Mutations in the neurofilament light-chain polypeptide (NEFL) gene are a cause of CMT, including a form of the so-called axonal CMT (CMT2E) and another of demyelinating CMT (CMT1F), They also are a cause of an intermediate subtype that presents both axonal (nerve fiber damage) and demyelinating — loss of myelin, the insulating layer of nerve fibers — features called CMTDIG. Notably, CMTDIG is characterized by slow progression and variable age at disease onset.

Neurofilaments are nerve cell-specific components that control size and shape.

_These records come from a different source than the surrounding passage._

`config.mk`:
```
export PLATFORM = sky130hd
export DESIGN_NAME = regfile_write_arbiter
export DESIGN_NICKNAME = d
export VERILOG_FILES = /design/src/rtl/regfile_write_arbiter.sv
export SDC_FILE = /design/constraint.sdc
export NUM_CORES = 1
export LEC_CHECK = 0
export ABC_AREA = 1
export BUFFER_PORTS_ARGS = -buffer_cell sky130_fd_sc_hd__buf_4
export CORE_MARGIN = 3
export CORE_UTILIZATION = 49
export DETAILED_ROUTE_END_ITERATION = 12
export PLACE_DENSITY = 0.85
export SETUP_SLACK_MARGIN = 0.5
export SYNTH_ARGS = -nofsm -noshare
export SYNTH_HDL_FRONTEND = slang
export SYNTH_SLANG_ARGS = --single-unit
```
`constraint.sdc`:
```
create_clock -name clk -period 3.2 [get_ports clk]
set_input_delay 0.16 -clock clk [delete_from_list [all_inputs] [get_ports clk]]
set_output_delay 0.16 -clock clk [all_outputs]
set_load 0.02 [all_outputs]
```
`src/rtl/regfile_write_arbiter.sv`:
```
// Round-robin arbiter for the register_file write port, with a clear pass of R0..R30 after every reset.
// Define REGFILE_ARB_STATS_EN to add saturating per-port grant and zero-register drop counters.
//   state | meaning
//   CLEAR | zeroing R0..ZERO_REG-1, requesters held off
//   RUN   | round-robin arbitration between port 0 and port 1
module regfile_write_arbiter #(
    parameter int ADDR_W   = 5,
    parameter int DATA_W   = 32,
    parameter int ZERO_REG = 31
) (
    input  logic              clk,
    input  logic              rst,
    input  logic              req0_valid,
    input  logic [ADDR_W-1:0] req0_addr,
    input  logic [DATA_W-1:0] req0_data,
    output logic              req0_ready,
    input  logic              req1_valid,
    input  logic [ADDR_W-1:0] req1_addr,
    input  logic [DATA_W-1:0] req1_data,
    output logic              req1_ready,
    output logic              rf_we,
    output logic [ADDR_W-1:0] rf_wa,
    output logic [DATA_W-1:0] rf_wd,
    output logic              init_busy
`ifdef REGFILE_ARB_STATS_EN
    ,
    output logic [15:0]       grant0_cnt,
    output logic [15:0]       grant1_cnt,
    output logic [7:0]        zero_drop_cnt
`endif
);

    typedef enum logic {S_CLEAR, S_RUN} state_t;

    localparam logic [ADDR_W-1:0] ZERO_ADDR = ADDR_W'(ZERO_REG);
    localparam logic [ADDR_W-1:0] LAST_CLR  = ADDR_W'(ZERO_REG - 1);

    state_t            state_q, state_d;
    logic [ADDR_W-1:0] clear_ptr_q, clear_ptr_d;
    logic              last_grant_q, last_grant_d;
    logic              rf_we_q, rf_we_d;
    logic [ADDR_W-1:0] rf_wa_q, rf_wa_d;
    logic [DATA_W-1:0] rf_wd_q, rf_wd_d;
    logic              xfer;
    logic [ADDR_W-1:0] sel_addr;
    logic [DATA_W-1:0] sel_data;

    always_comb begin
        state_d      = state_q;
        clear_ptr_d  = clear_ptr_q;
        last_grant_d = last_grant_q;
        rf_we_d      = 1'b0;
        rf_wa_d      = rf_wa_q;
        rf_wd_d      = rf_wd_q;
        req0_ready   = 1'b0;
        req1_ready   = 1'b0;
        xfer         = 1'b0;
        sel_addr     = req0_addr;
        sel_data     = req0_data;
        case (state_q)
            S_CLEAR: begin
                rf_we_d = 1'b1;
                rf_wa_d = clear_ptr_q;
                rf_wd_d = '0;
                // Pointer stops at the last cleared address instead of wrapping.
                if (clear_ptr_q == LAST_CLR) begin
                    state_d = S_RUN;
                end else begin
                    clear_ptr_d = clear_ptr_q + 1'b1;
                end
            end
            S_RUN: begin
                if (req0_valid && (!req1_valid || last_grant_q)) begin
                    req0_ready   = 1'b1;
                    last_grant_d = 1'b0;
                end else if (req1_valid) begin
                    req1_ready   = 1'b1;
                    last_grant_d = 1'b1;
                    sel_addr     = req1_addr;
                    sel_data     = req1_data;
                end
                xfer = req0_ready | req1_ready;
                if (xfer && sel_addr != ZERO_ADDR) begin
                    rf_we_d = 1'b1;
                    rf_wa_d = sel_addr;
                    rf_wd_d = sel_data;
                end
            end
            default: state_d = S_CLEAR;
        endcase
    end

    always_ff @(posedge clk) begin
        if (rst) begin
            state_q      <= S_CLEAR;
            clear_ptr_q  <= '0;
            last_grant_q <= 1'b1;
            rf_we_q      <= 1'b0;
            rf_wa_q      <= '0;
            rf_wd_q      <= '0;
        end else begin
            state_q      <= state_d;
            clear_ptr_q  <= clear_ptr_d;
            last_grant_q <= last_grant_d;
            rf_we_q      <= rf_we_d;
            rf_wa_q      <= rf_wa_d;
            rf_wd_q      <= rf_wd_d;
        end
    end

    assign rf_we     = rf_we_q;
    assign rf_wa     = rf_wa_q;
    assign rf_wd     = rf_wd_q;
    assign init_busy = (state_q == S_CLEAR);

`ifdef REGFILE_ARB_STATS_EN
    logic [15:0] grant0_cnt_q, grant1_cnt_q;
    logic [7:0]  zero_drop_cnt_q;
    logic        zero_drop;

    assign zero_drop = xfer && (sel_addr == ZERO_ADDR);

    always_ff @(posedge clk) begin
        if (rst) begin
            grant0_cnt_q    <= '0;
            grant1_cnt_q    <= '0;
            zero_drop_cnt_q <= '0;
        end else begin
            if (req0_valid && req0_ready && grant0_cnt_q != '1)
                grant0_cnt_q <= grant0_cnt_q + 1'b1;
            if (req1_valid && req1_ready && grant1_cnt_q != '1)
                grant1_cnt_q <= grant1_cnt_q + 1'b1;
            if (zero_drop && zero_drop_cnt_q != '1)
                zero_drop_cnt_q <= zero_drop_cnt_q + 1'b1;
        end
    end

    assign grant0_cnt    = grant0_cnt_q;
    assign grant1_cnt    = grant1_cnt_q;
    assign zero_drop_cnt = zero_drop_cnt_q;
`endif

endmodule

```
==> flow_results.xml <==
<?xml version="1.0" encoding="UTF-8"?>
<metrics>
  <group name="status">
    <metric name="outcome" unit="">finished clean</metric>
  </group>
  <group name="placement">
    <metric name="number_of_port_buffers" unit="">118</metric>
    <metric name="dp_hpwl" unit="um">5267</metric>
    <metric name="placedCellCount" unit="">503</metric>
    <metric name="place.gp.congestion" unit="">0.8656</metric>
  </group>
  <group name="cts">
    <metric name="clkSlewWorstSetupHoldPaths" unit="ps">80</metric>
    <metric name="cts_tree" unit="">yes</metric>
    <metric name="cts_repair_resize_count" unit="">0</metric>
    <metric name="worst_skew_pair.late_latency" unit="ps">290</metric>
    <metric name="cts_max_path_buffers" unit="">2</metric>
    <metric name="cts_made_buffers" unit="">5</metric>
    <metric name="postCtsSetupBuffers" unit="">0</metric>
    <metric name="ctsHoldBuffers" unit="">0</metric>
    <metric name="cts-htree-levels" unit="">2</metric>
    <metric name="clock-root-buffer" unit="">sky130_fd_sc_hd__clkbuf_8</metric>
    <metric name="cts_sinks" unit="">45</metric>
  </group>
  <group name="critical_path">
    <metric name="timing.critical_path.slowest_stage_cell" unit="">sky130_fd_sc_hd__o21bai_4</metric>
    <metric name="critical_path_buf_inv_count" unit="">2</metric>
    <metric name="critical_path_arrival" unit="ps">2180</metric>
    <metric name="cp-start-kind" unit="">flip-flop</metric>
    <metric name="path_class" unit="">reg -&gt; reg</metric>
    <metric name="worst_path_largest_cell_delay" unit="ps">480</metric>
    <metric name="worstPathMaxFanout" unit="">25</metric>
    <metric name="cp_data_required_time" unit="ps">3390</metric>
    <metric name="endpoint_type_of_the_worst_setup_path" unit="">flip-flop</metric>
    <metric name="critical-path-top-delay-family" unit="">simple AND/OR/NAND/NOR gates</metric>
    <metric name="worst_path_most_repeated_cell" unit="">sky130_fd_sc_hd__nand2_1</metric>
    <metric name="path_cells" unit="">inv_2 -&gt; nand2_2 -&gt; nand2_2 -&gt; nand2_1 -&gt; nand2_1 -&gt; nand3_1 -&gt; o21bai_4 -&gt; buf_4 -&gt; nor2_2 -&gt; nand2_1 -&gt; nand2_1</metric>
  </group>
  <group name="logic_synthesis">
    <metric name="yosys.area.top_type_share" unit="%">38.92</metric>
    <metric name="synth_area" unit="um2">2315</metric>
    <metric name="yosys.area.top_type" unit="">sky130_fd_sc_hd__dfxtp_1</metric>
    <metric name="synth_edf_count" unit="">0</metric>
    <metric name="synthFlopType" unit="">sky130_fd_sc_hd__dfxtp_1</metric>
    <metric name="yosys_warnings" unit="">0</metric>
    <metric name="synth_fp_nets" unit="">426</metric>
    <metric name="synth.yosys.seq_area_share" unit="%">38.92</metric>
    <metric name="synthesis.area_per_instance" unit="um2">6.690</metric>
    <metric name="post_synth_most_frequent_cells" unit="">sky130_fd_sc_hd__nand2_1, sky130_fd_sc_hd__dfxtp_1, sky130_fd_sc_hd__nor2_1, sky130_fd_sc_hd__nand3_1, sky130_fd_sc_hd__a21oi_1</metric>
    <metric name="share_of_flip_flops_with_an_asynchronous_set_or_reset_after_synthesis" unit="%">0</metric>
    <metric name="postSynthCellCount" unit="">346</metric>
    <metric name="yosys_register_bits" unit="">45</metric>
    <metric name="synth.top_cells.by_area" unit="">sky130_fd_sc_hd__dfxtp_1, sky130_fd_sc_hd__nand2_1, sky130_fd_sc_hd__nand3_1</metric>
    <metric name="yosys.cell_count.top_type" unit="">sky130_fd_sc_hd__nand2_1</metric>
    <metric name="yosys.cell_types.count" unit="">27</metric>
  </group>
  <group name="drt">
    <metric name="vias_per_cell" unit="">5.037</metric>
    <metric name="drt_first_iter_violations" unit="">142</metric>
    <metric name="wl_per_cell" unit="um">13.08</metric>
    <metric name="drtPass1Iterations" unit="">4</metric>
    <metric name="detail-route-antenna-nets" unit="">0</metric>
    <metric name="wirelength" unit="um">6685</metric>
    <metric name="dr_total_vias" unit="">2574</metric>
    <metric name="drc" unit="">0</metric>
  </group>
  <group name="grt">
    <metric name="groute.usage.overall" unit="%">23.16</metric>
    <metric name="first_global_vias" unit="">2343</metric>
    <metric name="number_of_antenna_violations_at_the_first_check_in_global_routing" unit="">0</metric>
    <metric name="grt_pass1_wl" unit="um">10050</metric>
    <metric name="grt_start_max_net_pins" unit="">31</metric>
    <metric name="grt.overflow.total" unit="">0</metric>
  </group>
  <group name="timing">
    <metric name="rsz_0062_raised_after_global_routing" unit="">false</metric>
    <metric name="min_period_over_period" unit="%">62.22</metric>
    <metric name="tightestPinTransition" unit="ps">530.7</metric>
    <metric name="worst_slew_margin_rel" unit="%">64.52</metric>
    <metric name="slew_violations" unit="">0</metric>
    <metric name="finalWorstPathRequiredPeriod" unit="ps">1991</metric>
    <metric name="setup-violations-final" unit="">0</metric>
    <metric name="timing.final.hold_violations" unit="">0</metric>
    <metric name="skew" unit="ps">7.247</metric>
    <metric name="maxClockFrequency" unit="MHz">502.2</metric>
    <metric name="setup_total_negative_slack" unit="ps">0</metric>
  </group>
  <group name="floorplanning">
    <metric name="i_o_pin_total" unit="">119</metric>
    <metric name="design.die.area" unit="um2">5585</metric>
    <metric name="row_count" unit="">24</metric>
    <metric name="die-width" unit="um">74.73</metric>
    <metric name="fp.coreArea" unit="um2">4444</metric>
    <metric name="start_util" unit="%">52.08</metric>
    <metric name="die-height" unit="um">74.73</metric>
  </group>
  <group name="pwr">
    <metric name="share_of_power_burned_in_combinational_logic" unit="%">17.3</metric>
    <metric name="vdd.ir_drop.worst" unit="mV">0.2917</metric>
    <metric name="switching_pwr" unit="mW">0.2841</metric>
    <metric name="total_leakage_power" unit="nW">1.682</metric>
    <metric name="finalPower" unit="mW">1.100</metric>
    <metric name="intPower" unit="mW">0.8163</metric>
    <metric name="clock_power_share" unit="%">30.8</metric>
    <metric name="power_density" unit="nW/um2">334.5</metric>
    <metric name="power.sequential.fraction" unit="%">51.8</metric>
    <metric name="netSwitchingFraction" unit="%">25.82</metric>
  </group>
  <group name="hold_path">
    <metric name="min_path_type" unit="">in -&gt; reg</metric>
  </group>
  <group name="job">
    <metric name="max_cap_viol_count" unit="">0</metric>
  </group>
  <group name="finish">
    <metric name="layoutNonFillerInstCount" unit="">511</metric>
    <metric name="final_net_count" unit="">538</metric>
    <metric name="layout-area-overhead-vs-synth" unit="%">42.11</metric>
    <metric name="final_layout_size_suffix_gt1_share" unit="%">32.03</metric>
    <metric name="num_antenna_cells" unit="">0</metric>
  </group>
</metrics>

Mutations in NEFL affect the neurofilament network, impacting transport in nerve fibers, as well as the maturation of regenerating nerve fibers. As such, they can lead to diverse CMT manifestations.

In this study, the scientists assessed the clinical features of 37 CMT patients — 20 males and 17 females — from 17 families carrying disease-causing or likely-disease-causing mutations in the NEFL gene.

Data were collected from a group of 1,889 CMT patients through gene sequencing. Analysis revealed the presence of 10 mutations in the NEFL gene, three of which were deemed new as they had not been reported in genetic databases. The three new mutations are now known as p.L312P, p.Y443N, and p.K467N.

The p.L312P mutation was found in a CMTDIG patient, while the other two new mutations were found in individuals with CMT2E.

Four previously reported mutations were identified in CMT1F patients, while two other mutations besides p.L312P were found in participants with CMTDIG.

One particular mutation — p.E396K — was detected in both CMT1F and CMTDIG patients. Two other mutations in addition to p.Y443N and p.K467N were found in the CMT2E group.

Most patients carrying NEFL mutations showed the classical CMT feature of peripheral neuropathy, or damage to the nerves outside the brain and spinal cord, as well as additional symptoms. These other symptoms included delayed walking, lack of coordination, difficulty swallowing, problems in speech, dementia, drooping of the upper eyelid, waddling gait, tremor, and hearing loss.

In five patients, motor abnormalities were seen early on, at or before 3 years of age. Issues with coordination were the most common symptom in NEFL-related CMT patients, detected in 78% of those with CMT1F, 79% in the CMTDIG group, and half of CMT2E patients.

Neuroelectrophysiological studies — which assess how electrical signals are transmitted through nerves in the body — showed that the responses of the peroneal nerve were often markedly reduced in CMT1F patients. The peroneal nerve is a branch of the sciatic nerve, which supplies movement and sensation to the lower legs, feet, and toes. In contrast, only one of four CMT2E patients showed similar alterations, while the CMTDIG group showed intermediate results.

MRI analyses of the legs revealed various degrees of fat infiltration in muscle. Comparing patients with a similar disease duration (19 to 20 years) but different clinical features, one patient with CMT1F showed severe fat infiltration in the thigh, while one participant with CMT2E and another with CMTDIG showed mild or minimal fat infiltration. In the calf muscles, the same patients showed distinct patterns of fat infiltration, affecting all muscle compartments in the participant with CMT1F.

Overall, “this study’s clinical, genetic, and neuroimaging results could be helpful in the evaluation of novel NEFL variants and differential diagnosis against other CMT subtypes,” the scientists concluded.